Exercise requirements.
Transcribe the stretch of entries below from the line with "localparam int unsigned MEM_AW" through the line with "localparam logic [13:0]", exactly and with both ends included; leave out all other lines.

Given records.
■ ■ ■ ■ ■
[src/core/cfgdec_pkg.sv]
// Shared constants and types for the configuration word decoder
package cfgdec_pkg;

  // Clock and start-up delay figures
  localparam int unsigned CLK_HZ       = 10_000_000;             // System clock rate
  localparam int unsigned POWER_UP_TIMER_TIME_MS = 64;                     // Power-up delay, nominal
  localparam int unsigned POWER_UP_TIMER_CYCLES  = POWER_UP_TIMER_TIME_MS * (CLK_HZ / 1000);
  localparam int unsigned OST_CYCLES   = 1024;                   // Oscillator settle count

  // Bus and storage widths
  localparam int unsigned ADDR_W    = 16;                        // APB byte address width
  localparam int unsigned DATA_W    = 32;                        // APB data width
  localparam int unsigned CFG_W     = 16;                        // Configuration word width
  localparam int unsigned CELL_W    = 14;                        // Implemented cell bits
  localparam int unsigned MEM_AW    = 3;                         // Stored word index width
  localparam int unsigned MEM_WORDS = 8;                         // Words kept in the store

  // Register indices and byte addresses
  localparam logic [13:0] CFG_WORD_IDX = 14'h2007;               // Configuration word index
  localparam logic [10:0] CFG_MEM_TAG  = 11'h400;                // Index bits 13:3 of store
  localparam int unsigned CFG_SPACE_BIT = 13;                    // Set for 2000h-3fffh
  localparam logic [15:0] STATUS_ADDR  = 16'h0000;               // Decoder status
  localparam logic [15:0] CONTROL_ADDR = 16'h0004;               // Software enables

  // Configuration word fields
  localparam logic [CELL_W-1:0] CELL_ERASED = 14'h3fff;          // Unprogrammed cells
  localparam logic [1:0]  CFG_UNIMPL  = 2'h3;                    // Bits 15:14 value
  localparam int unsigned CFG_DEBUG   = 13;
  localparam int unsigned CFG_LVP     = 12;
  localparam int unsigned CFG_FCM     = 11;
  localparam int unsigned CFG_OSC_SWITCHOVER_ENABLE    = 10;
  localparam int unsigned CFG_BOR_HI  = 9;
  localparam int unsigned CFG_BOR_LO  = 8;
  localparam int unsigned CFG_POWER_UP_TIMER_ENABLE   = 4;
  localparam int unsigned CFG_WATCHDOG_ENABLE    = 3;

  // Control and status fields
  localparam int unsigned CTRL_SBOR   = 0;
  localparam int unsigned CTRL_SWDT   = 1;
  localparam int unsigned STAT_RUN    = 0;
  localparam int unsigned STAT_SLEEP  = 1;
  localparam int unsigned STAT_BOR    = 2;
  localparam int unsigned STAT_WDT    = 3;
  localparam int unsigned STAT_PROG   = 4;
  localparam int unsigned STAT_WORD   = 16;

  // Brown-out selection codes
  typedef enum logic [1:0] {
    BOR_OFF      = 2'b00,
    BOR_SOFT     = 2'b01,
    BOR_RUN_ONLY = 2'b10,
    BOR_ALWAYS   = 2'b11
  } cfgdec_bor_t;

  // Start-up sequence states
  typedef enum logic [2:0] {
    ST_LOAD, ST_LATCH, ST_POWER_UP_TIMER, ST_OST, ST_RUN, ST_BOR
  } cfgdec_state_t;

endpackage

[src/core/cfgdec_if.sv]
// Carriers between the decoder and its store and timers
`timescale 1ns/1ps
`default_nettype none

// Configuration store port
interface cfgdec_mem_if;
  logic [cfgdec_pkg::MEM_AW-1:0] addr;   // Word index
  logic [cfgdec_pkg::CELL_W-1:0] wdata;  // Cells to program
  logic                          we;     // Program strobe
  logic [cfgdec_pkg::CELL_W-1:0] rdata;  // Registered read data
  modport owner (output addr, wdata, we, input rdata);
  modport store (input addr, wdata, we, output rdata);
endinterface

// Delay timer port
interface cfgdec_tmr_if;
  logic run;   // Count while high, clear when low
  logic done;  // Delay elapsed
  modport ctrl (output run, input done);
  modport tmr  (input run, output done);
endinterface

`default_nettype wire

[src/core/cfgdec_top.sv]
// Configuration word decoder with start-up sequencing and APB access
`timescale 1ns/1ps
`default_nettype none

// Operation
// - Options come from word at 2007h
// - Config space reachable only in programming mode
// - Programmed bit reads 0, unprogrammed 1
// - Bits 15 and 14 always read 1
// - Bit 13 low enables debugger, owns pins
// - Bit 12 high enables low-voltage programming
// - Bit 11 high enables clock monitor
// - Bit 10 high enables oscillator switchover
// - Bits 9-8 select brown-out reset mode
// - Power-up timer holds reset 64 ms
// - Brown-out resets, stretched by power-up timer
// - Oscillator timer holds reset until stable
// - Sleep ends on reset, watchdog, interrupt
// - Brown-out enable leaves power-up timer alone
// - Bit 4 low enables power-up timer
// - Bit 3 or software bit enables watchdog
module cfgdec_top
#(
  parameter int unsigned POWER_UP_TIMER_CYCLES = cfgdec_pkg::POWER_UP_TIMER_CYCLES  // Power-up delay cycles
)
(
  input  wire logic                          i_clk,              // 10 MHz system clock
  input  wire logic                          i_reset_n,          // Power-on reset, async
  input  wire logic                          i_psel,             // APB select
  input  wire logic                          i_penable,          // APB enable
  input  wire logic                          i_pwrite,           // APB direction
  input  wire logic [cfgdec_pkg::ADDR_W-1:0] i_paddr,            // APB byte address
  input  wire logic [cfgdec_pkg::DATA_W-1:0] i_pwdata,           // APB write data
  output var  logic [cfgdec_pkg::DATA_W-1:0] o_prdata,           // APB read data
  output var  logic                          o_pready,           // APB ready
  output var  logic                          o_pslverr,          // APB error
  input  wire logic                          i_prog_mode,        // Programming entry pin
  input  wire logic                          i_ext_reset,        // Master clear pin, high
  input  wire logic                          i_brownout_detect,  // Supply below threshold
  input  wire logic                          i_osc_stable,       // Crystal running
  input  wire logic                          i_sleep_enter,      // Core sleep request
  input  wire logic                          i_wdt_wake,         // Watchdog wake event
  input  wire logic                          i_irq_pending,      // Interrupt wake event
  output var  logic                          o_device_reset,     // Hold core in reset
  output var  logic                          o_sleeping,         // Core in sleep
  output var  logic                          o_debug_enable,     // Debugger on
  output var  logic                          o_debug_pins_gpio,  // Debug pins are I/O
  output var  logic                          o_low_voltage_prog_enable, // Programming pin live
  output var  logic                          o_prog_needs_hv,    // Master clear HV needed
  output var  logic                          o_clock_monitor_enable,    // Clock monitor on
  output var  logic                          o_osc_switchover_enable,   // Switchover on
  output var  logic                          o_brownout_reset_active,   // Brown-out armed
  output var  logic                          o_power_up_timer_enable,   // Delay enabled
  output var  logic                          o_watchdog_enable   // Watchdog running
);
  import cfgdec_pkg::*;

  // Reset release and pin synchronisers
  logic [1:0]    rst_q;                 // Reset release chain
  logic          rst_n;                 // Synchronised reset
  logic [3:0]    pin_meta;              // First stage, read only by second
  logic [3:0]    pin_sync;              // Second stage
  logic          prog_s;                // Programming mode
  logic          ext_s;                 // External reset
  logic          brown_s;               // Brown-out detect
  logic          osc_s;                 // Oscillator stable

  // Sequencer and latched option state
  cfgdec_state_t state;                 // Start-up state
  logic [CFG_W-1:0] cfg_word;           // Latched configuration word
  logic          stretch;               // Next start may use power-up delay
  logic          sleeping;              // Core sleeping
  logic          sw_bor;                // Software brown-out enable
  logic          sw_wdt;                // Software watchdog enable
  logic          bor_active;            // Brown-out reset armed
  cfgdec_bor_t   bor_sel;               // Brown-out selection field

  // Bus decode
  logic [13:0]   idx;                   // Word index of the access
  logic          access_ph;             // Access phase
  logic          xfer_done;             // Edge where the master completes
  logic          hit_status;
  logic          hit_ctrl;
  logic          in_space;              // Configuration space index
  logic          in_mem;                // Index held in the store
  logic          bad_access;            // Answer with an error
  logic [DATA_W-1:0] next_rdata;        // Read data for this access

  cfgdec_mem_if  mem_if ();
  cfgdec_tmr_if  power_up_timer_if ();
  cfgdec_tmr_if  ost_if ();

  // Reset release through two flip-flops
  always_ff @(posedge i_clk or negedge i_reset_n)
  begin
    if (!i_reset_n)
    begin
      rst_q <= 2'h0;
    end
    else
    begin
      rst_q <= {rst_q[0], 1'b1};
    end
  end
  assign rst_n = rst_q[1];

  // Two-stage pin synchronisers
  always_ff @(posedge i_clk or negedge rst_n)
  begin
    if (!rst_n)
    begin
      pin_meta <= 4'h0;
      pin_sync <= 4'h0;
    end
    else
    begin
      pin_meta <= {i_prog_mode, i_ext_reset, i_brownout_detect, i_osc_stable};
      pin_sync <= pin_meta;
    end
  end
  assign {prog_s, ext_s, brown_s, osc_s} = pin_sync;

  // Store and timers
  cfgdec_mem u_mem (
    .i_clk   (i_clk),
    .i_rst_n (rst_n),
    .mem     (mem_if)
  );

  cfgdec_timer #(.COUNT(POWER_UP_TIMER_CYCLES)) u_power_up_timer (
    .i_clk   (i_clk),
    .i_rst_n (rst_n),
    .tmr     (power_up_timer_if)
  );

  cfgdec_timer #(.COUNT(OST_CYCLES)) u_ost (
    .i_clk   (i_clk),
    .i_rst_n (rst_n),
    .tmr     (ost_if)
  );

  // Loader reads the word; programmer owns the store in programming mode
  assign mem_if.addr  = prog_s ? idx[MEM_AW-1:0] : CFG_WORD_IDX[MEM_AW-1:0];
  assign mem_if.wdata = i_pwdata[CELL_W-1:0];
  assign mem_if.we    = xfer_done & i_pwrite & in_mem & prog_s;
  assign power_up_timer_if.run  = (state == ST_POWER_UP_TIMER);
  assign ost_if.run   = (state == ST_OST) & osc_s;

  // Brown-out arming per selection field
  assign bor_sel = cfgdec_bor_t'(cfg_word[CFG_BOR_HI:CFG_BOR_LO]);
  always_comb
  begin
    unique case (bor_sel)
      BOR_ALWAYS:   bor_active = 1'b1;
      BOR_RUN_ONLY: bor_active = ~sleeping;
      BOR_SOFT:     bor_active = sw_bor;
      BOR_OFF:      bor_active = 1'b0;
    endcase
  end

  // Start-up sequencer
  always_ff @(posedge i_clk or negedge rst_n)
  begin
    if (!rst_n)
    begin
      state    <= ST_LOAD;
      stretch  <= 1'b1;                       // Power-up start
      cfg_word <= {CFG_UNIMPL, CELL_ERASED};
    end
    else if ((prog_s || ext_s) && state != ST_BOR)
    begin
      state <= ST_LOAD;                       // Hold in reset, reload after
    end
    else if (brown_s && bor_active && state inside {ST_POWER_UP_TIMER, ST_OST, ST_RUN})
    begin
      state   <= ST_BOR;
      stretch <= 1'b1;
    end
    else
    begin
      unique case (state)
        ST_LOAD:  state <= ST_LATCH;          // Read issued this cycle
        ST_LATCH:
        begin
          cfg_word <= {CFG_UNIMPL, mem_if.rdata};
          stretch  <= 1'b0;
          // Delay only on power-up or brown-out, and only if enabled
          if (stretch && !mem_if.rdata[CFG_POWER_UP_TIMER_ENABLE])
          begin
            state <= ST_POWER_UP_TIMER;
          end
          else
          begin
            state <= ST_OST;
          end
        end
        ST_POWER_UP_TIMER:
        begin
          if (power_up_timer_if.done)
          begin
            state <= ST_OST;
          end
        end
        ST_OST:
        begin
          if (ost_if.done)
          begin
            state <= ST_RUN;
          end
        end
        ST_RUN:   state <= ST_RUN;
        ST_BOR:
        begin
          if (!brown_s)
          begin
            state <= ST_LOAD;
          end
        end
      endcase
    end
  end

  // Sleep entry and wake causes
  always_ff @(posedge i_clk or negedge rst_n)
  begin
    if (!rst_n)
    begin
      sleeping <= 1'b0;
    end
    else if (state != ST_RUN)
    begin
      sleeping <= 1'b0;                       // any reset: external, brown-out or programming
    end
    else if (i_wdt_wake || i_irq_pending)
    begin
      sleeping <= 1'b0;
    end
    else if (i_sleep_enter)
    begin
      sleeping <= 1'b1;
    end
  end

  // Software enables, cleared each time the sequencer passes through ST_LOAD
  always_ff @(posedge i_clk or negedge rst_n)
  begin
    if (!rst_n)
    begin
      sw_bor <= 1'b0;
      sw_wdt <= 1'b0;
    end
    else if (state == ST_LOAD)
    begin
      sw_bor <= 1'b0;
      sw_wdt <= 1'b0;
    end
    else if (xfer_done && i_pwrite && hit_ctrl)
    begin
      sw_bor <= i_pwdata[CTRL_SBOR];
      sw_wdt <= i_pwdata[CTRL_SWDT];
    end
  end

  // Bus decode
  assign idx        = i_paddr[ADDR_W-1:2];
  assign access_ph  = i_psel & i_penable;
  assign xfer_done  = access_ph & o_pready;
  assign hit_status = (i_paddr == STATUS_ADDR);
  assign hit_ctrl   = (i_paddr == CONTROL_ADDR);
  assign in_space   = idx[CFG_SPACE_BIT];
  assign in_mem     = in_space && (idx[13:MEM_AW] == CFG_MEM_TAG);
  // Config space refused outside programming mode; status is read-only
  assign bad_access = ~(hit_status | hit_ctrl | in_space)
                    | (in_space & ~prog_s)
                    | (hit_status & i_pwrite);

  // Read data selection
  always_comb
  begin
    next_rdata = '0;
    if (bad_access)
    begin
      next_rdata = '0;
    end
    else if (hit_status)
    begin
      next_rdata[STAT_RUN]                 = (state == ST_RUN);
      next_rdata[STAT_SLEEP]               = sleeping;
      next_rdata[STAT_BOR]                 = bor_active;
      next_rdata[STAT_WDT]                 = o_watchdog_enable;
      next_rdata[STAT_PROG]                = prog_s;
      next_rdata[STAT_WORD +: CFG_W]       = cfg_word;
    end
    else if (hit_ctrl)
    begin
      next_rdata[CTRL_SBOR] = sw_bor;
      next_rdata[CTRL_SWDT] = sw_wdt;
    end
    else if (in_mem)
    begin
      next_rdata[CFG_W-1:0] = {CFG_UNIMPL, mem_if.rdata};
    end
    else
    begin
      next_rdata[CFG_W-1:0] = {CFG_UNIMPL, CELL_ERASED};
    end
  end

  // APB answer: ready one cycle into the access phase
  always_ff @(posedge i_clk or negedge rst_n)
  begin
    if (!rst_n)
    begin
      o_pready  <= 1'b0;
      o_pslverr <= 1'b0;
      o_prdata  <= '0;
    end
    else if (access_ph && !o_pready)
    begin
      o_pready  <= 1'b1;
      o_pslverr <= bad_access;
      o_prdata  <= i_pwrite ? '0 : next_rdata;
    end
    else
    begin
      o_pready  <= 1'b0;
      o_pslverr <= 1'b0;
    end
  end

  // Registered option outputs
  always_ff @(posedge i_clk or negedge rst_n)
  begin
    if (!rst_n)
    begin
      o_device_reset            <= 1'b1;
      o_sleeping                <= 1'b0;
      o_debug_enable            <= 1'b0;
      o_debug_pins_gpio         <= 1'b1;
      o_low_voltage_prog_enable <= 1'b0;
      o_prog_needs_hv           <= 1'b1;
      o_clock_monitor_enable    <= 1'b0;
      o_osc_switchover_enable   <= 1'b0;
      o_brownout_reset_active   <= 1'b0;
      o_power_up_timer_enable   <= 1'b0;
      o_watchdog_enable         <= 1'b0;
    end
    else
    begin
      o_device_reset            <= (state != ST_RUN);
      o_sleeping                <= sleeping;
      o_debug_enable            <= ~cfg_word[CFG_DEBUG];
      o_debug_pins_gpio         <= cfg_word[CFG_DEBUG];
      o_low_voltage_prog_enable <= cfg_word[CFG_LVP];
      o_prog_needs_hv           <= ~cfg_word[CFG_LVP];
      o_clock_monitor_enable    <= cfg_word[CFG_FCM];
      o_osc_switchover_enable   <= cfg_word[CFG_OSC_SWITCHOVER_ENABLE];
      o_brownout_reset_active   <= bor_active;
      o_power_up_timer_enable   <= ~cfg_word[CFG_POWER_UP_TIMER_ENABLE];
      o_watchdog_enable         <= cfg_word[CFG_WATCHDOG_ENABLE] | sw_wdt;
    end
  end

endmodule

`default_nettype wire

[src/core/cfgdec_mem.sv]
// Configuration cell store, set back to erased by reset, with registered read
`timescale 1ns/1ps
`default_nettype none

module cfgdec_mem
  import cfgdec_pkg::*;
(
  input wire logic         i_clk,     // System clock
  input wire logic         i_rst_n,   // Synchronised reset, active low
  cfgdec_mem_if.store      mem        // Store port
);

  logic [CELL_W-1:0] cells [MEM_WORDS];  // Stored words

  // Cells start erased and take programmed values
  always_ff @(posedge i_clk or negedge i_rst_n)
  begin
    if (!i_rst_n)
    begin
      for (int i = 0; i < MEM_WORDS; i++)
      begin
        cells[i] <= CELL_ERASED;
      end
    end
    else if (mem.we)
    begin
      cells[mem.addr] <= mem.wdata;
    end
  end

  // Read data from a register
  always_ff @(posedge i_clk or negedge i_rst_n)
  begin
    if (!i_rst_n)
    begin
      mem.rdata <= CELL_ERASED;
    end
    else
    begin
      mem.rdata <= cells[mem.addr];
    end
  end

endmodule

`default_nettype wire

[src/core/cfgdec_timer.sv]
// Start-up delay counter, restarts whenever its run level drops
`timescale 1ns/1ps
`default_nettype none

module cfgdec_timer
#(
  parameter int unsigned COUNT = 1            // Cycles of run before done
)
(
  input wire logic         i_clk,             // System clock
  input wire logic         i_rst_n,           // Synchronised reset, active low
  cfgdec_tmr_if.tmr        tmr                // Run and done
);

  localparam int unsigned W = $clog2(COUNT + 1);
  logic [W-1:0] cnt;                           // Cycles counted so far

  // Count run cycles, done after COUNT of them
  always_ff @(posedge i_clk or negedge i_rst_n)
  begin
    if (!i_rst_n)
    begin
      cnt      <= '0;
      tmr.done <= 1'b0;
    end
    else if (!tmr.run)
    begin
      cnt      <= '0;
      tmr.done <= 1'b0;
    end
    else if (!tmr.done)
    begin
      cnt      <= cnt + 1'b1;
      tmr.done <= (cnt == W'(COUNT - 1));
    end
  end

endmodule

`default_nettype wire

[config.mk]
export PLATFORM = sky130hd
export DESIGN_NAME = cfgdec_top
export DESIGN_NICKNAME = d
export VERILOG_FILES = /design/src/core/cfgdec_pkg.sv /design/src/core/cfgdec_if.sv /design/src/core/cfgdec_top.sv /design/src/core/cfgdec_mem.sv /design/src/core/cfgdec_timer.sv
export SDC_FILE = /design/constraint.sdc
export NUM_CORES = 1
export LEC_CHECK = 0
export ABC_AREA = 1
export BUFFER_PORTS_ARGS = -buffer_cell sky130_fd_sc_hd__buf_2
export CAP_MARGIN = 15
export CORE_MARGIN = 8
export CORE_UTILIZATION = 50
export DETAILED_ROUTE_END_ITERATION = 12
export PLACE_DENSITY = 0.69
export SYNTH_ARGS = -nofsm -noshare
export SYNTH_HDL_FRONTEND = slang
export SYNTH_SLANG_ARGS = --single-unit
[constraint.sdc]
create_clock -name i_clk -period 16.1 [get_ports i_clk]
set_input_delay 0.805 -clock i_clk [delete_from_list [all_inputs] [get_ports i_clk]]
set_output_delay 0.805 -clock i_clk [all_outputs]
set_load 0.02 [all_outputs]
==> results of run 1 <==
cells in the mapped netlist (2+ instances only):
library cell	count	share of area (%)
nand2_1	313	11
dfstp_2	144	36
o21ai_0	142	6.8
inv_1	130	4.7
dfrtp_1	89	21
nor2_1	75	2.7
a21oi_1	38	1.8
nand3_1	37	1.8
o22ai_1	30	1.8
buf_2	22	1.1
buf_4	15	1.1
a22o_1	14	1.2
clkbuf_1	14	0.50
o21ai_1	14	0.67
nor3_1	13	0.62
nand4_1	11	0.66
nor2_4	9	0.97
inv_2	8	0.29
a22oi_1	7	0.50
nor2_2	5	0.30
a221oi_1	4	0.34
and3_1	4	0.24
nand3_2	4	0.38
buf_6	2	0.22
ha_1	2	0.24
nand2_2	2	0.12
nand2_4	2	0.22
nor2_8	2	0.38
nor4_1	2	0.12
o211ai_1	2	0.14
o21a_1	2	0.14
o221ai_1	2	0.17
routing by layer:
layer  vias to the layer above  share of wire, %  wire [µm]  global-route usage [%]
met2                       213                44      10700                    29.2
met4                         4               1.5        380                    4.04
met3                        34               7.2       1780                    5.04
li1                       3922                 -          -                       -
met5                         -              0.11         26                       0
met1                      3887                48      11700                    27.1
worst paths after layout:
kind,from,to,slack (ps)
max in group asynchronous,rst_q[1]$_DFF_PN0_,u_ost.cnt[5]$_DFFE_PN0P_,14310
min in group i_clk,rst_q[0]$_DFF_PN0_,rst_q[1]$_DFF_PN0_,350
worst max-delay path,pin_sync[3]$_DFF_PN0_,u_mem.cells[48]$_DFFE_PN1P_,13380
worst max register to register,pin_sync[3]$_DFF_PN0_,u_mem.cells[48]$_DFFE_PN1P_,13380
worst min-delay path,i_reset_n,rst_q[1]$_DFF_PN0_,60
worst min register to register,rst_q[0]$_DFF_PN0_,rst_q[1]$_DFF_PN0_,350
kinds of logic (layout without fill, tap and decap cells):
| group | Yosys count | count (layout) | synth area share [%] |
|---|---|---|---|
| AOI/OAI and AO/OA | 260 | 260 | 14.0 |
| adders and majority gates | 2 | 2 | 0.240 |
| buffers and inverters | 193 | 274 | 7.94 |
| DFF | 233 | 233 | 57.7 |
| other | 1 | 1 | 0.0360 |
| and+or+nand+nor | 482 | 482 | 20.1 |
sequential cells by signal, summed over array words and instances (netlist names), 2 cells and up:
| register | count |
|---|---|
| cfg_word | 14 |
| o_prdata | 30 |
| pin_meta | 4 |
| pin_sync | 4 |
| rst_q | 2 |
| state | 3 |
| u_mem.cells | 112 |
| u_mem.mem.rdata | 14 |
| u_ost.cnt | 11 |
| u_power_up_timer.cnt | 20 |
■ ■ ■ ■ ■
Result of the task.
  localparam int unsigned MEM_AW    = 3;                         // Stored word index width
  localparam int unsigned MEM_WORDS = 8;                         // Words kept in the store

  // Register indices and byte addresses
  localparam logic [13:0] CFG_WORD_IDX = 14'h2007;               // Configuration word index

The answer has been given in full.